» **Problem requirements**
Output the entries that follow, word for word.

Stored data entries
..............................

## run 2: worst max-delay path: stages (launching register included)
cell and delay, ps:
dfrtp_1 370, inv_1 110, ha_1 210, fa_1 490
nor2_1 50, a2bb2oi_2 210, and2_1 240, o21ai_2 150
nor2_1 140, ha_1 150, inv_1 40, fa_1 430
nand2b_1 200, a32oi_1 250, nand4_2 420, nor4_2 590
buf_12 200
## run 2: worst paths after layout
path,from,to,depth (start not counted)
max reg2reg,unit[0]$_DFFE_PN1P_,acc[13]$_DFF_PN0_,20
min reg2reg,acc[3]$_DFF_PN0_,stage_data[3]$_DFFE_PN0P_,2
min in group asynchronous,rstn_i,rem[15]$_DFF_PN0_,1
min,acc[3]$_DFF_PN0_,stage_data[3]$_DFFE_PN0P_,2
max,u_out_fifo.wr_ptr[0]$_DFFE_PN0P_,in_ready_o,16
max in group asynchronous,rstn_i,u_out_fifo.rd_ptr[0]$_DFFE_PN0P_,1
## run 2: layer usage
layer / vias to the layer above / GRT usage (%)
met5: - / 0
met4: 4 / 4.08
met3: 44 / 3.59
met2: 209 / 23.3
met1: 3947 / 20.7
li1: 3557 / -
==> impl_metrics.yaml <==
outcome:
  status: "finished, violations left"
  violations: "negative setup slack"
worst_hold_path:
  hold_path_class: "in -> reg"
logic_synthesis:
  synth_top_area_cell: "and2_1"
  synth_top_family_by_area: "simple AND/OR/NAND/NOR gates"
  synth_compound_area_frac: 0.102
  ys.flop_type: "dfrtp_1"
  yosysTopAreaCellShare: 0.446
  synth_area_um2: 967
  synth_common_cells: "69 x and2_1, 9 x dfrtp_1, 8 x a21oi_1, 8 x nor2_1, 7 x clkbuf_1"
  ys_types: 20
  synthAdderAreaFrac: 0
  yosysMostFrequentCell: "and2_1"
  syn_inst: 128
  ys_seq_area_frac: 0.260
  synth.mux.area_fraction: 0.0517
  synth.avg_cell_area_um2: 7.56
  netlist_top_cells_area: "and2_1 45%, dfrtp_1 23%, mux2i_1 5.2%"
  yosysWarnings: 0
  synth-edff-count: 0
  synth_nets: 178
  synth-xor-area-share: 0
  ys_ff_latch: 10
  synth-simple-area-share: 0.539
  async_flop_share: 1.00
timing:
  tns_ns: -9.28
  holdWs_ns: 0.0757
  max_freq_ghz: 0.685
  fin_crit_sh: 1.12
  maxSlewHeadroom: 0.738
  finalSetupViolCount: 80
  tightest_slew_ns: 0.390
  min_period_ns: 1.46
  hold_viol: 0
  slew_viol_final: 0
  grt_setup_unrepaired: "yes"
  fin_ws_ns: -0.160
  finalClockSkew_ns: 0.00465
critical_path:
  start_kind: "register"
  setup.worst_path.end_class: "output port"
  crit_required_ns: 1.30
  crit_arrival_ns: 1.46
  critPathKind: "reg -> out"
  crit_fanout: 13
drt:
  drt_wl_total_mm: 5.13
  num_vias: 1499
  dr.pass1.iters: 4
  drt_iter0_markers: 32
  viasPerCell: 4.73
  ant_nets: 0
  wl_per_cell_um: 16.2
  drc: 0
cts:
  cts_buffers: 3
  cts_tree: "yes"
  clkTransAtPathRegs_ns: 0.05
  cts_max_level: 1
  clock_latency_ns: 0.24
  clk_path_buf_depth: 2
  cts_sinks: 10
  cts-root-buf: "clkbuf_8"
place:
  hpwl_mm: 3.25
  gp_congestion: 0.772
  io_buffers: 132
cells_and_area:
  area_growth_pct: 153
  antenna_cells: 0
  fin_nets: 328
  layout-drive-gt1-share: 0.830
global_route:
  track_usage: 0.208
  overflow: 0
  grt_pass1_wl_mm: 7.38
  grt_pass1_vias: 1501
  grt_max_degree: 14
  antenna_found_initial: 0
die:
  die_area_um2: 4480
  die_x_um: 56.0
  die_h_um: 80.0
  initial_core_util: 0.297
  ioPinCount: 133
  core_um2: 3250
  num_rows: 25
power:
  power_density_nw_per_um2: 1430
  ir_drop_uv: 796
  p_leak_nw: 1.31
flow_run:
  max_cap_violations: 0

..............................

» **Response to this exercise**
## run 2: worst max-delay path: stages (launching register included)
cell and delay, ps:
dfrtp_1 370, inv_1 110, ha_1 210, fa_1 490
nor2_1 50, a2bb2oi_2 210, and2_1 240, o21ai_2 150
nor2_1 140, ha_1 150, inv_1 40, fa_1 430
nand2b_1 200, a32oi_1 250, nand4_2 420, nor4_2 590
buf_12 200
## run 2: worst paths after layout
path,from,to,depth (start not counted)
max reg2reg,unit[0]$_DFFE_PN1P_,acc[13]$_DFF_PN0_,20
min reg2reg,acc[3]$_DFF_PN0_,stage_data[3]$_DFFE_PN0P_,2
min in group asynchronous,rstn_i,rem[15]$_DFF_PN0_,1
min,acc[3]$_DFF_PN0_,stage_data[3]$_DFFE_PN0P_,2
max,u_out_fifo.wr_ptr[0]$_DFFE_PN0P_,in_ready_o,16
max in group asynchronous,rstn_i,u_out_fifo.rd_ptr[0]$_DFFE_PN0P_,1
## run 2: layer usage
layer / vias to the layer above / GRT usage (%)
met5: - / 0
met4: 4 / 4.08
met3: 44 / 3.59
met2: 209 / 23.3
met1: 3947 / 20.7
li1: 3557 / -
==> impl_metrics.yaml <==
outcome:
  status: "finished, violations left"
  violations: "negative setup slack"
worst_hold_path:
  hold_path_class: "in -> reg"
logic_synthesis:
  synth_top_area_cell: "and2_1"
  synth_top_family_by_area: "simple AND/OR/NAND/NOR gates"
  synth_compound_area_frac: 0.102
  ys.flop_type: "dfrtp_1"
  yosysTopAreaCellShare: 0.446
  synth_area_um2: 967
  synth_common_cells: "69 x and2_1, 9 x dfrtp_1, 8 x a21oi_1, 8 x nor2_1, 7 x clkbuf_1"
  ys_types: 20
  synthAdderAreaFrac: 0
  yosysMostFrequentCell: "and2_1"
  syn_inst: 128
  ys_seq_area_frac: 0.260
  synth.mux.area_fraction: 0.0517
  synth.avg_cell_area_um2: 7.56
  netlist_top_cells_area: "and2_1 45%, dfrtp_1 23%, mux2i_1 5.2%"
  yosysWarnings: 0
  synth-edff-count: 0
  synth_nets: 178
  synth-xor-area-share: 0
  ys_ff_latch: 10
  synth-simple-area-share: 0.539
  async_flop_share: 1.00
timing:
  tns_ns: -9.28
  holdWs_ns: 0.0757
  max_freq_ghz: 0.685
  fin_crit_sh: 1.12
  maxSlewHeadroom: 0.738
  finalSetupViolCount: 80
  tightest_slew_ns: 0.390
  min_period_ns: 1.46
  hold_viol: 0
  slew_viol_final: 0
  grt_setup_unrepaired: "yes"
  fin_ws_ns: -0.160
  finalClockSkew_ns: 0.00465
critical_path:
  start_kind: "register"
  setup.worst_path.end_class: "output port"
  crit_required_ns: 1.30
  crit_arrival_ns: 1.46
  critPathKind: "reg -> out"
  crit_fanout: 13
drt:
  drt_wl_total_mm: 5.13
  num_vias: 1499
  dr.pass1.iters: 4
  drt_iter0_markers: 32
  viasPerCell: 4.73
  ant_nets: 0
  wl_per_cell_um: 16.2
  drc: 0
cts:
  cts_buffers: 3
  cts_tree: "yes"
  clkTransAtPathRegs_ns: 0.05
  cts_max_level: 1
  clock_latency_ns: 0.24
  clk_path_buf_depth: 2
  cts_sinks: 10
  cts-root-buf: "clkbuf_8"
place:
  hpwl_mm: 3.25
  gp_congestion: 0.772
  io_buffers: 132
cells_and_area:
  area_growth_pct: 153
  antenna_cells: 0
  fin_nets: 328
  layout-drive-gt1-share: 0.830
global_route:
  track_usage: 0.208
  overflow: 0
  grt_pass1_wl_mm: 7.38
  grt_pass1_vias: 1501
  grt_max_degree: 14
  antenna_found_initial: 0
die:
  die_area_um2: 4480
  die_x_um: 56.0
  die_h_um: 80.0
  initial_core_util: 0.297
  ioPinCount: 133
  core_um2: 3250
  num_rows: 25
power:
  power_density_nw_per_um2: 1430
  ir_drop_uv: 796
  p_leak_nw: 1.31
flow_run:
  max_cap_violations: 0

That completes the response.